- **Exercise objective**
Among the entries below, only the lines starting at the one with "octant direction unit." and ending at the one with "typedef enum logic", both included, are to be printed exactly.

- **Data extracts**
===== src/sv/npod_pkg.sv =====
// Shared types and constants for the nearest point octant direction unit.
package npod_pkg;

  // Q16 scale and tan(22.5 deg) in Q16.
  localparam int unsigned Q16_SHIFT = 16;
  localparam int unsigned TAN_BITS = 15;
  localparam logic [TAN_BITS-1:0] TAN_Q16 = 15'd27146;

  typedef enum logic [3:0] {
    DIR_NONE       = 4'd0,
    DIR_UP         = 4'd1,
    DIR_DOWN       = 4'd2,
    DIR_LEFT       = 4'd3,
    DIR_RIGHT      = 4'd4,
    DIR_UP_LEFT    = 4'd5,
    DIR_UP_RIGHT   = 4'd6,
    DIR_DOWN_LEFT  = 4'd7,
    DIR_DOWN_RIGHT = 4'd8
  } dir_t;

  localparam logic [1:0] KIND_PLAYERS = 2'd1;

  // Classification of one queued item.
  typedef struct packed {
    logic list_empty;
    logic last_point;
    logic use_point;
  } item_ctl_t;

endpackage


===== src/sv/npod_front.sv =====
// Front end: classifies an incoming item and computes its offset and squared distance.
module npod_front import npod_pkg::*; #(
  parameter int COORD_BITS = 10
) (
  input  logic [1:0]              target_kind,
  input  logic [COORD_BITS-1:0]   query_x,
  input  logic [COORD_BITS-1:0]   query_y,
  input  logic [COORD_BITS-1:0]   point_x,
  input  logic [COORD_BITS-1:0]   point_y,
  input  logic                    is_self,
  input  logic                    list_empty,
  input  logic                    last_point,
  output item_ctl_t               ctl,
  output logic [2*COORD_BITS:0]   dist_sq,
  output logic signed [COORD_BITS:0] dx,
  output logic signed [COORD_BITS:0] dy
);

  logic [COORD_BITS:0]     neg_dx;
  logic [COORD_BITS:0]     neg_dy;
  logic [COORD_BITS-1:0]   ax;
  logic [COORD_BITS-1:0]   ay;
  logic [2*COORD_BITS-1:0] sq_x;
  logic [2*COORD_BITS-1:0] sq_y;

  always_comb begin
    dx = $signed({1'b0, point_x}) - $signed({1'b0, query_x});
    dy = $signed({1'b0, point_y}) - $signed({1'b0, query_y});
    neg_dx = -dx;
    neg_dy = -dy;
    ax = dx[COORD_BITS] ? neg_dx[COORD_BITS-1:0] : dx[COORD_BITS-1:0];
    ay = dy[COORD_BITS] ? neg_dy[COORD_BITS-1:0] : dy[COORD_BITS-1:0];
    sq_x = ax * ax;
    sq_y = ay * ay;
    dist_sq = {1'b0, sq_x} + {1'b0, sq_y};
    ctl.list_empty = list_empty;
    ctl.last_point = last_point;
    // Self entries drop out only when the query looks for players.
    ctl.use_point = !list_empty && !(target_kind == KIND_PLAYERS && is_self);
  end

endmodule


===== src/sv/npod_queue.sv =====
// Small register FIFO that decouples the front end from the back end.
module npod_queue #(
  parameter int WIDTH = 8,
  parameter int DEPTH = 2
) (
  input  logic             clk,
  input  logic             rst,
  input  logic             push,
  input  logic [WIDTH-1:0] push_data,
  output logic             full,
  input  logic             pop,
  output logic [WIDTH-1:0] pop_data,
  output logic             not_empty
);

  localparam int PTR_BITS = (DEPTH > 1) ? $clog2(DEPTH) : 1;
  localparam int CNT_BITS = $clog2(DEPTH + 1);
  localparam logic [PTR_BITS-1:0] LAST_PTR = PTR_BITS'(DEPTH - 1);
  localparam logic [CNT_BITS-1:0] FULL_CNT = CNT_BITS'(DEPTH);

  logic [WIDTH-1:0]    mem [DEPTH];
  logic [PTR_BITS-1:0] wr_ptr;
  logic [PTR_BITS-1:0] rd_ptr;
  logic [CNT_BITS-1:0] count;
  logic                do_push;
  logic                do_pop;

  assign full      = (count == FULL_CNT);
  assign not_empty = (count != '0);
  assign do_push   = push && !full;
  assign do_pop    = pop && not_empty;
  assign pop_data  = mem[rd_ptr];

  always_ff @(posedge clk) begin
    if (do_push) begin
      mem[wr_ptr] <= push_data;
    end
  end

  always_ff @(posedge clk) begin
    if (rst) begin
      wr_ptr <= '0;
      rd_ptr <= '0;
      count  <= '0;
    end else begin
      if (do_push) begin
        wr_ptr <= (wr_ptr == LAST_PTR) ? '0 : wr_ptr + 1'b1;
      end
      if (do_pop) begin
        rd_ptr <= (rd_ptr == LAST_PTR) ? '0 : rd_ptr + 1'b1;
      end
      if (do_push && !do_pop) begin
        count <= count + 1'b1;
      end else if (do_pop && !do_push) begin
        count <= count - 1'b1;
      end
    end
  end

endmodule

- **Task answer**
// Shared types and constants for the nearest point octant direction unit.
package npod_pkg;

  // Q16 scale and tan(22.5 deg) in Q16.
  localparam int unsigned Q16_SHIFT = 16;
  localparam int unsigned TAN_BITS = 15;
  localparam logic [TAN_BITS-1:0] TAN_Q16 = 15'd27146;

  typedef enum logic [3:0] {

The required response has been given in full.